Regeneration,
hyperplasia and
neoplasia are three different responses to injury in the rat liver. These phenomena were induced in rat liver and the parameters of ploidy, nuclearity and
DNA synthesis were examined. Analysis of hepatocytes from animals undergoing liver regeneration following two-thirds partial
hepatectomy revealed that there is an increase in the cycling of diploid hepatocytes and a large increase in the frequency of binucleated
tetraploid cells undergoing
DNA synthesis and amitotic cytokinesis to mononucleated
tetraploid cells. This results in an overall increase in the ratio of
tetraploid:diploid cells but no change in the proportion of binucleated cells. The liver appears, temporarily, to undergo an increased rate of maturation.
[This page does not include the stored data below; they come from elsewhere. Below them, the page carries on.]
File: config.mk
export PLATFORM = sky130hd
export DESIGN_NAME = wb_port_arbiter
export DESIGN_NICKNAME = d
export VERILOG_FILES = /design/src/rtl/wb_port_arbiter.sv
export SDC_FILE = /design/constraint.sdc
export NUM_CORES = 1
export LEC_CHECK = 0
export BUFFER_PORTS_ARGS = -buffer_cell sky130_fd_sc_hd__buf_2
export CAP_MARGIN = 25
export CORE_ASPECT_RATIO = 0.7
export CORE_UTILIZATION = 43
export CTS_CLUSTER_DIAMETER = 80
export DETAILED_ROUTE_END_ITERATION = 10
export PLACE_DENSITY = 0.65
export SYNTH_ARGS = -nofsm -noshare
export SYNTH_HDL_FRONTEND = slang
export SYNTH_SLANG_ARGS = --single-unit
export TNS_END_PERCENT = 30
File: constraint.sdc
create_clock -name clk -period 7.05 [get_ports clk]
set_input_delay 1.41 -clock clk [delete_from_list [all_inputs] [get_ports clk]]
set_output_delay 1.41 -clock clk [all_outputs]
set_load 0.02 [all_outputs]
File: src/rtl/wb_port_arbiter.sv
// rtl/wb_port_arbiter.sv - round-robin arbiter sharing the regfile write port between two writeback requesters
// Optional WB_SCOREBOARD_EN builds the pend_mask in-flight register decode.
module wb_port_arbiter #(
  parameter int DATA_W = 32,
  parameter int ADDR_W = 4,
  parameter int CNT_W  = 16
) (
  input  logic                 clk,
  input  logic                 Reset,
  input  logic                 req0_valid,
  input  logic [ADDR_W-1:0]    req0_addr,
  input  logic [DATA_W-1:0]    req0_data,
  output logic                 req0_ready,
  input  logic                 req1_valid,
  input  logic [ADDR_W-1:0]    req1_addr,
  input  logic [DATA_W-1:0]    req1_data,
  output logic                 req1_ready,
  output logic                 isWa,
  output logic [ADDR_W-1:0]    wa,
  output logic [DATA_W-1:0]    wd,
  output logic [2**ADDR_W-1:0] pend_mask,
  output logic [CNT_W-1:0]     conflict_cnt
);

  logic [1:0]        hold_v;
  logic [ADDR_W-1:0] hold0_addr, hold1_addr;
  logic [DATA_W-1:0] hold0_data, hold1_data;
  logic              age;  // 1: hold1 is the older entry
  logic              rr;   // 1: hold1 wins the next contended diff-addr grant
  logic [1:0]        grant;
  logic              acc0, acc1;

  always_comb begin
    grant = 2'b00;
    case (hold_v)
      2'b01:   grant = 2'b01;
      2'b10:   grant = 2'b10;
      2'b11: begin
        if (hold0_addr == hold1_addr) grant = age ? 2'b10 : 2'b01;
        else                          grant = rr  ? 2'b10 : 2'b01;
      end
      default: grant = 2'b00;
    endcase
  end

  assign req0_ready = !Reset && (!hold_v[0] || grant[0]);
  assign req1_ready = !Reset && (!hold_v[1] || grant[1]);
  assign acc0 = req0_valid && req0_ready;
  assign acc1 = req1_valid && req1_ready;

  always_ff @(posedge clk) begin
    if (Reset) begin
      hold_v       <= 2'b00;
      age          <= 1'b0;
      rr           <= 1'b0;
      isWa         <= 1'b0;
      wa           <= '0;
      wd           <= '0;
      conflict_cnt <= '0;
    end else begin
      if (|grant) begin
        isWa <= 1'b1;
        wa   <= grant[1] ? hold1_addr : hold0_addr;
        wd   <= grant[1] ? hold1_data : hold0_data;
      end else begin
        isWa <= 1'b0;
      end

      if (hold_v == 2'b11) begin
        rr <= grant[0];
        if (conflict_cnt != {CNT_W{1'b1}})
          conflict_cnt <= conflict_cnt + {{(CNT_W-1){1'b0}}, 1'b1};
      end

      hold_v[0] <= acc0 || (hold_v[0] && !grant[0]);
      hold_v[1] <= acc1 || (hold_v[1] && !grant[1]);
      if (acc0) begin
        hold0_addr <= req0_addr;
        hold0_data <= req0_data;
      end
      if (acc1) begin
        hold1_addr <= req1_addr;
        hold1_data <= req1_data;
      end

      // A new entry is younger than a surviving entry in the other hold.
      if (acc0 && acc1)                        age <= 1'b0;
      else if (acc0 && hold_v[1] && !grant[1]) age <= 1'b1;
      else if (acc1 && hold_v[0] && !grant[0]) age <= 1'b0;
    end
  end

`ifdef WB_SCOREBOARD_EN
  always_comb begin
    pend_mask = '0;
    if (hold_v[0]) pend_mask[hold0_addr] = 1'b1;
    if (hold_v[1]) pend_mask[hold1_addr] = 1'b1;
    if (isWa)      pend_mask[wa]         = 1'b1;
  end
`else
  assign pend_mask = '0;
`endif

endmodule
In both
hyperplasia inducted by
oral administration of 25 mg/kg
methylclofenapate or diethylhexylphthalate (1 g/kg for 4 weeks) and
neoplasia induced by the hepatocarcinogens
3'-methyl-4-dimethylaminoazobenzene (3'M), 6-p-dimethylaminophenylazobenzthiazole (6BT), 5-phenylazoindazole (5I),
diethylnitrosamine (DEN) and
thioacetamide (TA) the binucleated cell is sensitive to the action of the chemicals, although its response is different. Both types of
carcinogen induce a reduction in the frequency of binucleated cells but the mononucleated diploid cells produced by cytokinesis without a preceding S phase as a result of the action of genotoxic
carcinogens appear to be incapable of polyploidization and give rise to a liver with a permanently depressed
tetraploid:diploid hepatocyte ratio. The nongenotoxic
carcinogens methylclofenapate and
DEHP cause an initial hyperplastic response due to the rapid conversion of binucleated cells to mononucleated
tetraploids by amitotic cytokinesis following S phase. Over a longer period of exposure there is an increase in the
tetraploid:diploid ratio due to the continued conversion of newly formed binucleates to
tetraploid mononucleates.